The batteries only received a couple of sunlit hours this evening but are already loving the extra juice and our coach is much easier to keep comfortable and well lit when boon-docking. The fridge is cooling down
now. We'll know if all is well when we open it tomorrow morning, but
all seems fine.
We're parked at Parker United Methodist Church tonight, just south of Denver. Quiet, comfortable. TY Rebecca and the Parker UMC Trustees!!!
This afternoon, just a couple of miles from Camping World and our repairs, was a 100.000.000 year old time machine. Dinosaur Ridge State Park. On a north-south ridge first bisected by east-west Interstate 70 in 1970 geologists and paleontologists have found a wonderful way to show the modern world what happened over the span of several aeons of ancient earth. From the time when a great seaway covered what we now know as the Great Plains and lower Rockies forward.
Kayla was our guide in her own wonderful machine, an electric group-size golf cart. She is a student at the Golden, CO, School of Mines and hopes to be a research geo-engineer at graduation. She loves her subject, and was able to answer most every question my fertile little mind could toss at her.
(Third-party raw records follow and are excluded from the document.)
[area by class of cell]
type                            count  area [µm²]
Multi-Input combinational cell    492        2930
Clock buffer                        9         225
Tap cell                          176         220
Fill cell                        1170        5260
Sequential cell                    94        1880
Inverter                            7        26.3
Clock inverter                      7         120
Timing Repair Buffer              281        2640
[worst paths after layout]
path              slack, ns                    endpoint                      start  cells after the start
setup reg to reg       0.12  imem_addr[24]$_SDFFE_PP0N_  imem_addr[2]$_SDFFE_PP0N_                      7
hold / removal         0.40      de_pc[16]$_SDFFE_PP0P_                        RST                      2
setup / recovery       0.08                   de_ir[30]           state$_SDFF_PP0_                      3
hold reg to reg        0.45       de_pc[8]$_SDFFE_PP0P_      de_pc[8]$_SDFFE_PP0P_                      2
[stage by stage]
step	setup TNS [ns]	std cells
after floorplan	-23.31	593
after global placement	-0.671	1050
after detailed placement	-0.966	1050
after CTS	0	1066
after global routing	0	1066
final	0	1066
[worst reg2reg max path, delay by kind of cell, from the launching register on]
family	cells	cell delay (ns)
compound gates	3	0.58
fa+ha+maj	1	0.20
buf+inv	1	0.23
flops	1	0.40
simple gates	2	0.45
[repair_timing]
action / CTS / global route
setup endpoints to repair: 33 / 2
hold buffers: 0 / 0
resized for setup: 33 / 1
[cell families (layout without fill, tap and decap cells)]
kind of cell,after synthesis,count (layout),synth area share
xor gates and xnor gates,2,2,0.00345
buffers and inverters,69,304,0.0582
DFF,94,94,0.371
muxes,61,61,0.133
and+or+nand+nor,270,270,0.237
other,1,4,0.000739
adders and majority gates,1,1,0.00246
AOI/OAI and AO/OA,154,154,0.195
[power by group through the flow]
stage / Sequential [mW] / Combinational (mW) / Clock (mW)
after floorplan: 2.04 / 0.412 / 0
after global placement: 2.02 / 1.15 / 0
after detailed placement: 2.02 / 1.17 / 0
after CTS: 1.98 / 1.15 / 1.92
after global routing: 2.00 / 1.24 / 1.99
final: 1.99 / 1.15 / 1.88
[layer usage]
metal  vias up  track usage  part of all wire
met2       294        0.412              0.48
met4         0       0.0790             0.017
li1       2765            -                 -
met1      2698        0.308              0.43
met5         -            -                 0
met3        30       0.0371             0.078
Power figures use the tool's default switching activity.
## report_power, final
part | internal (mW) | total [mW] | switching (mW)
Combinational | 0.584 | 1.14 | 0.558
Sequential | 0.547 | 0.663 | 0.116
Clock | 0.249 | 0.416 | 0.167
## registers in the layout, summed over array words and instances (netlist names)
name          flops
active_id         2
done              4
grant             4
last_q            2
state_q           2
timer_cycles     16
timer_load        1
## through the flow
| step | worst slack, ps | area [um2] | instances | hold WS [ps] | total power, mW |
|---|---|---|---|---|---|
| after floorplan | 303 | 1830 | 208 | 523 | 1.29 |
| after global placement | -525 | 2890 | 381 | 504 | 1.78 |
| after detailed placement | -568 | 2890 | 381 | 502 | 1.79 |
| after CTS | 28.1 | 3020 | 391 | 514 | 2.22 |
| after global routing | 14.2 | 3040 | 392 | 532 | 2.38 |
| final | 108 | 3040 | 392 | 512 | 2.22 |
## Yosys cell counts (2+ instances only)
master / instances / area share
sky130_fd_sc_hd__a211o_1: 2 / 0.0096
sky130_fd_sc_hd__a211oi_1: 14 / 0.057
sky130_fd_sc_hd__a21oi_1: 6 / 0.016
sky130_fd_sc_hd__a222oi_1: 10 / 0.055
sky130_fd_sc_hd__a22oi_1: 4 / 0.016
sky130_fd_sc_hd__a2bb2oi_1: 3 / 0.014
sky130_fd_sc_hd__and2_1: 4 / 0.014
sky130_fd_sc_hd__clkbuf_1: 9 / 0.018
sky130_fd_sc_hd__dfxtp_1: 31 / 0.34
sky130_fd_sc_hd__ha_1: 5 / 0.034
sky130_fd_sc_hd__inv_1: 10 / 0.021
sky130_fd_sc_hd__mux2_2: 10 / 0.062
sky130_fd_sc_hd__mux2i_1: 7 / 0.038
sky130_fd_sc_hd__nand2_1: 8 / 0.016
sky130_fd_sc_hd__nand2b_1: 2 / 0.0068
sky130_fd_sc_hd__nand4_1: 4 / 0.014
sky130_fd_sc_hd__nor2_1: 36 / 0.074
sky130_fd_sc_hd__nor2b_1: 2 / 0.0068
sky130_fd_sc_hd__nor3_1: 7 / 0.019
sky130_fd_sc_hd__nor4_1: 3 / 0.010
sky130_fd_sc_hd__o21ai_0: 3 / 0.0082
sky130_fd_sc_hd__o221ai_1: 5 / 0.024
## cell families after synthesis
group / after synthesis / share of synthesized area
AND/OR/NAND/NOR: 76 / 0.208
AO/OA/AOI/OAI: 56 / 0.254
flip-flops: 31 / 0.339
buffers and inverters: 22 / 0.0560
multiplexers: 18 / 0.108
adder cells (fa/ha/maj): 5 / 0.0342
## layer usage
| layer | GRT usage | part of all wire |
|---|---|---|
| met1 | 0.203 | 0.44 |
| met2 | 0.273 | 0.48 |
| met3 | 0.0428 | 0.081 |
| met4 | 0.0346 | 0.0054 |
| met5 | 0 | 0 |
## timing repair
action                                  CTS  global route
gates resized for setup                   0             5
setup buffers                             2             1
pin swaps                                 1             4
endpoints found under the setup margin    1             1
$ cat config.mk
export PLATFORM = sky130hd
export DESIGN_NAME = display_scan_ctrl
export DESIGN_NICKNAME = d
export VERILOG_FILES = /design/src/rtl/display_scan_pkg.sv /design/src/rtl/seg7_decoder.sv /design/src/rtl/display_scan_ctrl.sv
export SDC_FILE = /design/constraint.sdc
export NUM_CORES = 1
export LEC_CHECK = 0
export CORE_UTILIZATION = 40
export CTS_CLUSTER_SIZE = 28
export DETAILED_ROUTE_END_ITERATION = 7
export DONT_BUFFER_PORTS = 1
export PLACE_DENSITY = 0.56
export REMOVE_ABC_BUFFERS = 1
export SKIP_CTS_REPAIR_TIMING = 1
export SLEW_MARGIN = 20
export SYNTH_ARGS = -nofsm -noshare
export SYNTH_HDL_FRONTEND = slang
export SYNTH_SLANG_ARGS = --single-unit
$ cat constraint.sdc
create_clock -name clock -period 4.83 [get_ports clock]
set_clock_uncertainty 0.2 [all_clocks]
set_input_delay 0.966 -clock clock [delete_from_list [all_inputs] [get_ports clock]]
set_output_delay 0.966 -clock clock [all_outputs]
set_load 0.1 [all_outputs]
We rode the cart up the incline road reserved for hikers, bikers and us from stop to stop where we could see, touch, and learn about each
epoch and what animals lived at this
place in it.
Did you know Alligators once lived in Colorado? Though a bit hard to see in the small photo to the left, scientists have decided the parallel vertical scratch marks left in the center of this now rock slope were placed there by the scraping of two front feet of a giant alligator when this was a mud flat that got covered quickly with some kind of debris which preserved the marks.
The other short 'line' depressions are marks left by fallen plant life, sticks and branches of the alligators habitat.
Here Kayla is showing us the 'bone yard'. A collection of Jurassic period bones of all types collected at a place where possibly a river or flood deposited them.
The bones are the darker masses within the lighter rock.
At another location Kayla pointed out something I had never seen or heard of before. Some dino footprints are saved from the bottom up. In this case, imagine yourself walking across a muddy flat. Your feet sink in, depressing the layers of mud. It dries and several million years later some nosy scientist digs across your path and discovers the depressed mud, now filled in with sediment, showing how deep your feet sank, which, along with the length of your tread, helps determine your weight.
There is NO peace for a weight watcher, is there?
Finally Kayla took us to the foot print beach. Here, for all time, are the preserved, and charcoal hi-lighted, footprints of bird like creatures and larger dinosaurs that exist now only in the DNA memories of some birds and other creatures.
Where will we have trod that others may find our steps preserved and know that we were here?
Perhaps in the directions our children take, and the actions of those who follow us.
We call that 'legacy'. These ancient creatures could not leave us much, but they have left us proof of their existence.
What proof of our existence will outlive us?
And will it be a 'proof' our grandkids will be proud to claim?